Trouble with graphics display in OS X

James Hurley jhurley at infostations.com
Thu Jan 13 20:34:08 EST 2005


Klaus and Ken,

I'm sorry I didn't make myself clear. I was hoping to avoid unnecessary detail.

The reason I can't make use of your suggestions, all of which are 
excellent and appropriate to the  specific handler I  presented, is 
that my problems apply to a set of generic handlers I use in an 
altered form of Turtle Graphics, one in which the graphics commands 
apply not to a drawing cursor (as in the normal TG) but the any 
graphic object. In this way one can tell an object (button, oval, 
field, etc.) to go Forward 10 pixels, turn right 45 degrees, set the 
heading in the direction of some other object and go forward half the 
distance to that object. Etc.

I have a large number of applications using this basic graphics 
vocabulary. So you can see why I can't use  Move in x millisec. Each 
application presents a different set of circumstances and there is no 
way to anticipate in each circumstance how long the object should 
take in making a particular move. The motion is generally dynamic. In 
the case of a planet moving about the sun, the motion is fast near 
the sun and slow away from the sun.

And if I were to truncate the graphic coordinates in each repeat 
loop--of which there may be hundreds--the program slow down 
considerably.

So far my best solution is to add the wait line in the handler 
employed by all TG commands which requires the movement of an object:

    wait 0 millisec

Turns out this  is shorter than wait 1 millisec. This wait  command 
appears to force a graphic display. (But the problem with "wait 0 
millisec" is that this slows things down a fair bit--not just one 
execution, but the hundreds that might be involved in a loop.)

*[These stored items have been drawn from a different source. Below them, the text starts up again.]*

==> src/rdq_defs.svh <==
// constants for the redriver equalization and mode configuration block
`ifndef RDQ_DEFS_SVH
`define RDQ_DEFS_SVH

`define RDQ_CLK_MHZ          100
`define RDQ_SWEEP_TIME_US    400
`define RDQ_QUICK_TIME_US    60
`define RDQ_STRAP_PINS       5
`define RDQ_EQ_W             4
`define RDQ_SCORE_W          8
`define RDQ_CNT_W            16
`define RDQ_EQ_MAX           4'hf
`define RDQ_EQ_RST           4'h0
`define RDQ_SWEEP_UPPER_DEF  4'h8
`define RDQ_QUICK_SHORT_EQ   4'h2
`define RDQ_QUICK_LONG_EQ    4'h9
`define RDQ_LVL_W            2
`define RDQ_PIN_HOST_LO      0
`define RDQ_PIN_HOST_HI      1
`define RDQ_PIN_CONN_LO      2
`define RDQ_PIN_CONN_HI      3
`define RDQ_PIN_MODE         4

`endif

==> src/rdq_pkg.sv <==
// types shared by the redriver equalization configuration modules
`default_nettype none
package rdq_pkg;
	typedef enum logic [1:0] {
		RDQ_LVL_0 = 2'h0,
		RDQ_LVL_R = 2'h1,
		RDQ_LVL_F = 2'h2,
		RDQ_LVL_1 = 2'h3
	} rdq_level_t;
	typedef enum logic [1:0] {
		RDQ_EQ_FIXED,
		RDQ_EQ_QUICK,
		RDQ_EQ_SWEEP
	} rdq_eq_mode_t;
endpackage
`default_nettype wire

==> src/rdq_strap_decode.sv <==
// four-level strap decoder: comparator thermometer codes to two-bit symbols
`default_nettype none
`include "rdq_defs.svh"
module rdq_strap_decode (
	// comparator outputs, three thresholds per pin
	input  wire logic [`RDQ_STRAP_PINS-1:0][2:0]            i_therm,
	// decoded symbols 0, R, F, 1 as 0..3
	output var  logic [`RDQ_STRAP_PINS-1:0][`RDQ_LVL_W-1:0] o_level
);
	import rdq_pkg::*;

	// a broken thermometer code can only come from a floating pin mid-settle,
	// so it is read as F rather than guessed
	function automatic rdq_level_t therm_to_level(input logic [2:0] t);
		unique case (t)
			3'h0:    therm_to_level = RDQ_LVL_0;
			3'h1:    therm_to_level = RDQ_LVL_R;
			3'h3:    therm_to_level = RDQ_LVL_F;
			3'h7:    therm_to_level = RDQ_LVL_1;
			default: therm_to_level = RDQ_LVL_F;
		endcase
	endfunction

	genvar g;
	generate
		for (g = 0; g < `RDQ_STRAP_PINS; g++) begin : g_pin
			always_comb begin
				o_level[g] = therm_to_level(i_therm[g]);
			end
		end
	endgenerate
endmodule // rdq_strap_decode
`default_nettype wire

==> src/rdq_adapt_engine.sv <==
// adaptive equalization engine for one connector-facing receiver
`default_nettype none
`include "rdq_defs.svh"
module rdq_adapt_engine #(
	parameter int unsigned STEP_CYCLES  = 2000,
	parameter int unsigned QUICK_CYCLES = 5000
) (
	input  wire logic                      i_clock,
	input  wire logic                      i_rst,
	// configuration
	input  wire logic                      i_run,
	input  wire rdq_pkg::rdq_eq_mode_t     i_mode,
	input  wire logic [`RDQ_EQ_W-1:0]      i_fixed_eq,
	input  wire logic [`RDQ_EQ_W-1:0]      i_upper,
	input  wire logic [`RDQ_EQ_W-1:0]      i_offset_amount,
	input  wire logic                      i_offset_direction,
	// channel observations
	input  wire logic                      i_insert,
	input  wire logic [`RDQ_SCORE_W-1:0]   i_eye_score,
	input  wire logic                      i_long_channel,
	// result
	output var  logic [`RDQ_EQ_W-1:0]      o_eq,
	output var  logic                      o_busy
);
	import rdq_pkg::*;

	typedef enum logic [1:0] {ST_IDLE, ST_SWEEP, ST_QUICK} rdq_eng_state_t;
	localparam logic [`RDQ_CNT_W-1:0] STEP_LAST  = `RDQ_CNT_W'(STEP_CYCLES - 1);
	localparam logic [`RDQ_CNT_W-1:0] QUICK_LAST = `RDQ_CNT_W'(QUICK_CYCLES - 1);

	rdq_eng_state_t            state_q, state_d;
	logic [`RDQ_CNT_W-1:0]     cnt_q, cnt_d;
	logic [`RDQ_EQ_W-1:0]      cand_q, cand_d, best_q, best_d, eq_q, eq_d;
	logic [`RDQ_SCORE_W-1:0]   score_q, score_d;

	// offset applied after the sweep; subtraction floors at zero
	function automatic logic [`RDQ_EQ_W-1:0] apply_offset(input logic [`RDQ_EQ_W-1:0] b,
			input logic [`RDQ_EQ_W-1:0] amt, input logic dir);
		logic [`RDQ_EQ_W:0] s;
		s = {1'b0, b} + {1'b0, amt};
		if (dir)
			apply_offset = (amt > b) ? `RDQ_EQ_RST : b - amt;
		else
			apply_offset = (s > {1'b0, `RDQ_EQ_MAX}) ? `RDQ_EQ_MAX : s[`RDQ_EQ_W-1:0];
	endfunction

	always_comb begin
		state_d = state_q;
		cnt_d   = cnt_q;
		cand_d  = cand_q;
		best_d  = best_q;
		score_d = score_q;
		eq_d    = eq_q;
		if (!i_run) begin
			state_d = ST_IDLE;
			cnt_d   = '0;
			cand_d  = '0;
			best_d  = '0;
			score_d = '0;
			eq_d    = `RDQ_EQ_RST;
		end else begin
			unique case (state_q)
				ST_IDLE: begin
					if (i_mode == RDQ_EQ_FIXED)
						eq_d = i_fixed_eq;
					if (i_insert && i_mode == RDQ_EQ_SWEEP) begin
						state_d = ST_SWEEP;
						cnt_d   = '0;
						cand_d  = '0;
						best_d  = '0;
						score_d = '0;
					end else if (i_insert && i_mode == RDQ_EQ_QUICK) begin
						state_d = ST_QUICK;
						cnt_d   = '0;
					end
				end
				ST_SWEEP: begin
					cnt_d = cnt_q + 1'b1;
					if (i_mode != RDQ_EQ_SWEEP) begin
						state_d = ST_IDLE;
					end else if (cnt_q == STEP_LAST) begin
						cnt_d = '0;
						// strict compare keeps the lowest index on a tie
						if (cand_q == '0 || i_eye_score > score_q) begin
							best_d  = cand_q;
							score_d = i_eye_score;
						end
						if (cand_q >= i_upper) begin
							eq_d    = apply_offset(best_d, i_offset_amount, i_offset_direction);
							state_d = ST_IDLE;
						end else begin
							cand_d = cand_q + 1'b1;
						end
					end
				end
				ST_QUICK: begin
					cnt_d = cnt_q + 1'b1;
					if (i_mode != RDQ_EQ_QUICK) begin
						state_d = ST_IDLE;
					end else if (cnt_q == QUICK_LAST) begin
						eq_d    = i_long_channel ? `RDQ_QUICK_LONG_EQ : `RDQ_QUICK_SHORT_EQ;
						state_d = ST_IDLE;
					end
				end
			endcase
		end
	end

	always_ff @(posedge i_clock or posedge i_rst) begin
		if (i_rst) begin
			state_q <= ST_IDLE;
			cnt_q   <= '0;
			cand_q  <= '0;
			best_q  <= '0;
			score_q <= '0;
			eq_q    <= `RDQ_EQ_RST;
		end else begin
			state_q <= state_d;
			cnt_q   <= cnt_d;
			cand_q  <= cand_d;
			best_q  <= best_d;
			score_q <= score_d;
			eq_q    <= eq_d;
		end
	end

	// the receiver runs the trial setting while sweeping
	always_comb begin
		o_eq   = (state_q == ST_SWEEP) ? cand_q : eq_q;
		o_busy = (state_q != ST_IDLE);
	end
endmodule // rdq_adapt_engine
`default_nettype wire

==> src/rdq_config.sv <==
// strap latch, register override and equalization mode control for the redriver
`default_nettype none
`include "rdq_defs.svh"

module rdq_config #(
	parameter int unsigned SWEEP_DONE_CYCLES = `RDQ_SWEEP_TIME_US * `RDQ_CLK_MHZ,
	parameter int unsigned QUICK_DONE_CYCLES = `RDQ_QUICK_TIME_US * `RDQ_CLK_MHZ
) (
	// clock and reset
	input  wire logic                                 i_clock,
	input  wire logic                                 i_rst,
	// enable pin and strap comparators
	input  wire logic                                 i_enable,
	input  wire logic [`RDQ_STRAP_PINS-1:0][2:0]      i_strap_therm,
	// register-mode configuration
	input  wire logic                                 i_reg_mode,
	input  wire logic [`RDQ_EQ_W-1:0]                 i_reg_host_eq,
	input  wire logic [`RDQ_EQ_W-1:0]                 i_reg_conn_a_eq,
	input  wire logic [`RDQ_EQ_W-1:0]                 i_reg_conn_b_eq,
	input  wire logic [1:0]                           i_reg_conn_mode,
	input  wire logic [`RDQ_EQ_W-1:0]                 i_reg_sweep_upper_limit,
	input  wire logic [`RDQ_EQ_W-1:0]                 i_reg_eq_offset_amount,
	input  wire logic                                 i_reg_eq_offset_direction,
	input  wire logic                                 i_reg_limited_enable,
	input  wire logic [1:0]                           i_reg_preshoot,
	input  wire logic [1:0]                           i_reg_deemphasis,
	// connector receiver observations
	input  wire logic                                 i_insert_a,
	input  wire logic                                 i_insert_b,
	input  wire logic [`RDQ_SCORE_W-1:0]              i_eye_score_a,
	input  wire logic [`RDQ_SCORE_W-1:0]              i_eye_score_b,
	input  wire logic                                 i_long_channel_a,
	input  wire logic                                 i_long_channel_b,
	// strap status
	output logic                                      o_strap_bias_off,
	output logic                                      o_straps_valid,
	// equalization settings
	output logic [`RDQ_EQ_W-1:0]                      o_host_side_receiver_eq,
	output logic [`RDQ_EQ_W-1:0]                      o_connector_rx_port_a_eq,
	output logic [`RDQ_EQ_W-1:0]                      o_connector_rx_port_b_eq,
	output logic [1:0]                                o_connector_eq_mode,
	output logic                                      o_adapt_busy_a,
	output logic                                      o_adapt_busy_b,
	// transmitter modes
	output logic                                      o_host_to_conn_linear,
	output logic                                      o_host_side_transmitter_limited,
	output logic [1:0]                                o_preshoot,
	output logic [1:0]                                o_deemphasis
);
	import rdq_pkg::*;

	// sweep step leaves margin for the apply cycle and the output register
	localparam int unsigned STEP_CYCLES  = (SWEEP_DONE_CYCLES - 8) / 16;
	localparam int unsigned QUICK_CYCLES = QUICK_DONE_CYCLES - 4;

	// strap symbol 1 and register code 3 fall back to fixed, the safe choice
	function automatic rdq_eq_mode_t decode_mode(input logic [1:0] code);
		unique case (code)
			2'h1:    decode_mode = RDQ_EQ_QUICK;
			2'h2:    decode_mode = RDQ_EQ_SWEEP;
			default: decode_mode = RDQ_EQ_FIXED;
		endcase
	endfunction

	// ---- strap sampling
	logic [`RDQ_STRAP_PINS-1:0][`RDQ_LVL_W-1:0] level;
	logic [`RDQ_STRAP_PINS-1:0][`RDQ_LVL_W-1:0] strap_q, strap_d;
	logic                                       en_q, en_d;
	logic                                       valid_q, valid_d;
	logic                                       bias_q, bias_d;

	rdq_strap_decode u_decode (
		.i_therm (i_strap_therm),
		.o_level (level)
	);

	always_comb begin
		en_d    = i_enable;
		strap_d = strap_q;
		valid_d = valid_q;
		bias_d  = bias_q;
		if (!i_enable) begin
			strap_d = '0;
			valid_d = 1'b0;
			bias_d  = 1'b0;
		end else if (!en_q) begin
			strap_d = level;
			valid_d = 1'b1;
		end else if (valid_q) begin
			bias_d = 1'b1;
		end
	end

	always_ff @(posedge i_clock or posedge i_rst) begin
		if (i_rst) begin
			en_q    <= 1'b0;
			strap_q <= '0;
			valid_q <= 1'b0;
			bias_q  <= 1'b0;
		end else begin
			en_q    <= en_d;
			strap_q <= strap_d;
			valid_q <= valid_d;
			bias_q  <= bias_d;
		end
	end

	// ---- source selection
	logic [`RDQ_EQ_W-1:0] host_eq, conn_a_eq, conn_b_eq, strap_host_eq, strap_conn_eq;
	logic [`RDQ_EQ_W-1:0] upper, offset_amount;
	logic                 offset_direction;
	rdq_eq_mode_t         conn_mode;

	always_comb begin
		strap_host_eq = {strap_q[`RDQ_PIN_HOST_HI], strap_q[`RDQ_PIN_HOST_LO]};
		strap_conn_eq = {strap_q[`RDQ_PIN_CONN_HI], strap_q[`RDQ_PIN_CONN_LO]};
		if (i_reg_mode) begin
			host_eq          = i_reg_host_eq;
			conn_a_eq        = i_reg_conn_a_eq;
			conn_b_eq        = i_reg_conn_b_eq;
			conn_mode        = decode_mode(i_reg_conn_mode);
			upper            = i_reg_sweep_upper_limit;
			offset_amount    = i_reg_eq_offset_amount;
			offset_direction = i_reg_eq_offset_direction;
		end else begin
			host_eq          = strap_host_eq;
			conn_a_eq        = strap_conn_eq;
			conn_b_eq        = strap_conn_eq;
			conn_mode        = decode_mode(strap_q[`RDQ_PIN_MODE]);
			upper            = `RDQ_SWEEP_UPPER_DEF;
			offset_amount    = `RDQ_EQ_RST;
			offset_direction = 1'b0;
		end
	end

	// ---- adaptive engines, one per connector receiver
	logic [1:0]                        insert, long_ch, busy;
	logic [1:0][`RDQ_SCORE_W-1:0]      score;
	logic [1:0][`RDQ_EQ_W-1:0]         fixed_eq, eng_eq;

	always_comb begin
		insert   = {i_insert_b, i_insert_a};
		long_ch  = {i_long_channel_b, i_long_channel_a};
		score    = {i_eye_score_b, i_eye_score_a};
		fixed_eq = {conn_b_eq, conn_a_eq};
	end

	genvar g;
	generate
		for (g = 0; g < 2; g++) begin : g_port
			rdq_adapt_engine #(
				.STEP_CYCLES  (STEP_CYCLES),
				.QUICK_CYCLES (QUICK_CYCLES)
			) u_engine (
				.i_clock            (i_clock),
				.i_rst              (i_rst),
				.i_run              (valid_q),
				.i_mode             (conn_mode),
				.i_fixed_eq         (fixed_eq[g]),
				.i_upper            (upper),
				.i_offset_amount    (offset_amount),
				.i_offset_direction (offset_direction),
				.i_insert           (insert[g]),
				.i_eye_score        (score[g]),
				.i_long_channel     (long_ch[g]),
				.o_eq               (eng_eq[g]),
				.o_busy             (busy[g])
			);
		end
	endgenerate

	// ---- registered outputs
	logic [`RDQ_EQ_W-1:0] host_q, host_d, a_q, a_d, b_q, b_d;
	logic [1:0]           mode_q, mode_d, pre_q, pre_d, de_q, de_d;
	logic                 lim_q, lim_d, busy_a_q, busy_a_d, busy_b_q, busy_b_d, lin_q, lin_d;

	always_comb begin
		host_d   = host_eq;
		a_d      = eng_eq[0];
		b_d      = eng_eq[1];
		mode_d   = conn_mode;
		busy_a_d = busy[0];
		busy_b_d = busy[1];
		lin_d    = 1'b1;
		lim_d    = i_reg_mode & i_reg_limited_enable;
		pre_d    = lim_d ? i_reg_preshoot : 2'h0;
		de_d     = lim_d ? i_reg_deemphasis : 2'h0;
		if (!valid_q) begin
			host_d = `RDQ_EQ_RST;
			mode_d = RDQ_EQ_FIXED;
		end
	end

	always_ff @(posedge i_clock or posedge i_rst) begin
		if (i_rst) begin
			host_q   <= `RDQ_EQ_RST;
			a_q      <= `RDQ_EQ_RST;
			b_q      <= `RDQ_EQ_RST;
			mode_q   <= RDQ_EQ_FIXED;
			busy_a_q <= 1'b0;
			busy_b_q <= 1'b0;
			lin_q    <= 1'b1;
			lim_q    <= 1'b0;
			pre_q    <= 2'h0;
			de_q     <= 2'h0;
		end else begin
			host_q   <= host_d;
			a_q      <= a_d;
			b_q      <= b_d;
			mode_q   <= mode_d;
			busy_a_q <= busy_a_d;
			busy_b_q <= busy_b_d;
			lin_q    <= lin_d;
			lim_q    <= lim_d;
			pre_q    <= pre_d;
			de_q     <= de_d;
		end
	end

	always_comb begin
		o_strap_bias_off                = bias_q;
		o_straps_valid                  = valid_q;
		o_host_side_receiver_eq         = host_q;
		o_connector_rx_port_a_eq        = a_q;
		o_connector_rx_port_b_eq        = b_q;
		o_connector_eq_mode             = mode_q;
		o_adapt_busy_a                  = busy_a_q;
		o_adapt_busy_b                  = busy_b_q;
		o_host_to_conn_linear           = lin_q;
		o_host_side_transmitter_limited = lim_q;
		o_preshoot                      = pre_q;
		o_deemphasis                    = de_q;
	end
endmodule // rdq_config
`default_nettype wire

In so doing, each "set the loc of..." is executed *and* displayed in 
OS X. Without this line, the movement is  displayed at only a few 
points along the path--and sometimes only the starting point and the 
ending point. Instead of moving steadily around an ellipse, it may 
not be seen to move at all, displaying only the starting point and 
the ending point which are the same.

In short, my problems lie with a set of basic tools which are applied 
to  a variety of  problems. They work find in Mac OS 9 and Windows 
but not in Mac OS X.

Sorry to be so long winded. This was what I was hoping to avoid.